BEGIN Material for this task

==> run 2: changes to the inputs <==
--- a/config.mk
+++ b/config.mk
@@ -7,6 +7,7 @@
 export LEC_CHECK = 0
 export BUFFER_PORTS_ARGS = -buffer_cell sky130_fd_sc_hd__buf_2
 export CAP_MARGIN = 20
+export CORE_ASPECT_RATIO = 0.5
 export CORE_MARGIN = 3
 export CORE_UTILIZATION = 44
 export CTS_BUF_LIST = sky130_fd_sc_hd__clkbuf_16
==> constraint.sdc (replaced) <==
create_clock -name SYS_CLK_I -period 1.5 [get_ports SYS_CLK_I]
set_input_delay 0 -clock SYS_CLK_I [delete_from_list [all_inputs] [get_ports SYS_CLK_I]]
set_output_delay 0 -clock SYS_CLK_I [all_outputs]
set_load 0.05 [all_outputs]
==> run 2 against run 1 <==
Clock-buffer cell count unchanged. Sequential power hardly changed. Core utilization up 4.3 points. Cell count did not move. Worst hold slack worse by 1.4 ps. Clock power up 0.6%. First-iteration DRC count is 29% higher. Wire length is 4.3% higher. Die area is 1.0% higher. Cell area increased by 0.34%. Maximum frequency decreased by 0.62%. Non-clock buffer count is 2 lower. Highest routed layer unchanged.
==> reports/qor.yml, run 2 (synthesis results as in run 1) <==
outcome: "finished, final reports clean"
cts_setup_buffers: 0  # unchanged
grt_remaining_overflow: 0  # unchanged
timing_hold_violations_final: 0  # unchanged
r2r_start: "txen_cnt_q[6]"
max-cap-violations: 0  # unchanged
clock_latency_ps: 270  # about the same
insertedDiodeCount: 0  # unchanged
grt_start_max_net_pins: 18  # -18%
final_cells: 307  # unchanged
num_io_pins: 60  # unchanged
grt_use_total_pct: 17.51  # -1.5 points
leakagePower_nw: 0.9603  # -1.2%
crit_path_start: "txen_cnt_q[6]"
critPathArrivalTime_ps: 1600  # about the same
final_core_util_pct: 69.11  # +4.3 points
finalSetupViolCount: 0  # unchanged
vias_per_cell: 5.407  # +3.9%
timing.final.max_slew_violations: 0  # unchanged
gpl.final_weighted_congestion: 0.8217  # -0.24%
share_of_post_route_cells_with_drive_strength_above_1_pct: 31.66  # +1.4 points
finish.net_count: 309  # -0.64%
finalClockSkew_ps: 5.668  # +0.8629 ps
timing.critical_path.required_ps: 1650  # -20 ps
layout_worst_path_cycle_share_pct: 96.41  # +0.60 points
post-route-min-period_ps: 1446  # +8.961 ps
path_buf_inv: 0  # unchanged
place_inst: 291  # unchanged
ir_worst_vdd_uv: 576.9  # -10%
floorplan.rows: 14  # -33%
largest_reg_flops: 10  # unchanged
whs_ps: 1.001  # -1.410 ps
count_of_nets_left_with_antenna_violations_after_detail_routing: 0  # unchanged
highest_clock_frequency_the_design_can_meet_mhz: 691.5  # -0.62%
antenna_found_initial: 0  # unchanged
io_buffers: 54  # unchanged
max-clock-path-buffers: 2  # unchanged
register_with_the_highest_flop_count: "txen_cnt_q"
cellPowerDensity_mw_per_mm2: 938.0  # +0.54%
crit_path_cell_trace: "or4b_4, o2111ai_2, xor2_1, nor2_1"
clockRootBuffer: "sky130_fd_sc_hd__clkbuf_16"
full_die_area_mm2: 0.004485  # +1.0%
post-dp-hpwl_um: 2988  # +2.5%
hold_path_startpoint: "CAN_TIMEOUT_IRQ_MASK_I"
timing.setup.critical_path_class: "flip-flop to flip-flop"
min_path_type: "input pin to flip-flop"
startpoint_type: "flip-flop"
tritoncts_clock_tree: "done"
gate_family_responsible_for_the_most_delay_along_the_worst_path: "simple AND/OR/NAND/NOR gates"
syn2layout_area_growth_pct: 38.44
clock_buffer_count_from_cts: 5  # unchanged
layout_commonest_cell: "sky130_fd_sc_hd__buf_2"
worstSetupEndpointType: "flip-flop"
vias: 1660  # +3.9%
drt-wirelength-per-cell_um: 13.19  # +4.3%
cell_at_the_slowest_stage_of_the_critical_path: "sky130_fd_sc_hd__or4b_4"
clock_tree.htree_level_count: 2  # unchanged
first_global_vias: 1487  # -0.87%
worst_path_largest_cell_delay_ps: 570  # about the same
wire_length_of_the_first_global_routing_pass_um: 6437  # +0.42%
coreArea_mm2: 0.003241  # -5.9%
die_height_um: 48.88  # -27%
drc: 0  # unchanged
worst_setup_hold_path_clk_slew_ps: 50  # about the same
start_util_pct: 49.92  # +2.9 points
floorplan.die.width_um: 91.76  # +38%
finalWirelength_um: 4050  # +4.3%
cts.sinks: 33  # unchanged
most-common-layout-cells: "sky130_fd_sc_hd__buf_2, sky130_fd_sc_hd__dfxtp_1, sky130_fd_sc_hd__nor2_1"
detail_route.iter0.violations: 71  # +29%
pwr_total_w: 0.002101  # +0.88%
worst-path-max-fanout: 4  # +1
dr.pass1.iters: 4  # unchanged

END Material for this task

> What is required:
Determine how many lines of the listing contain the string "export", and give only the number.

> Your solution:
7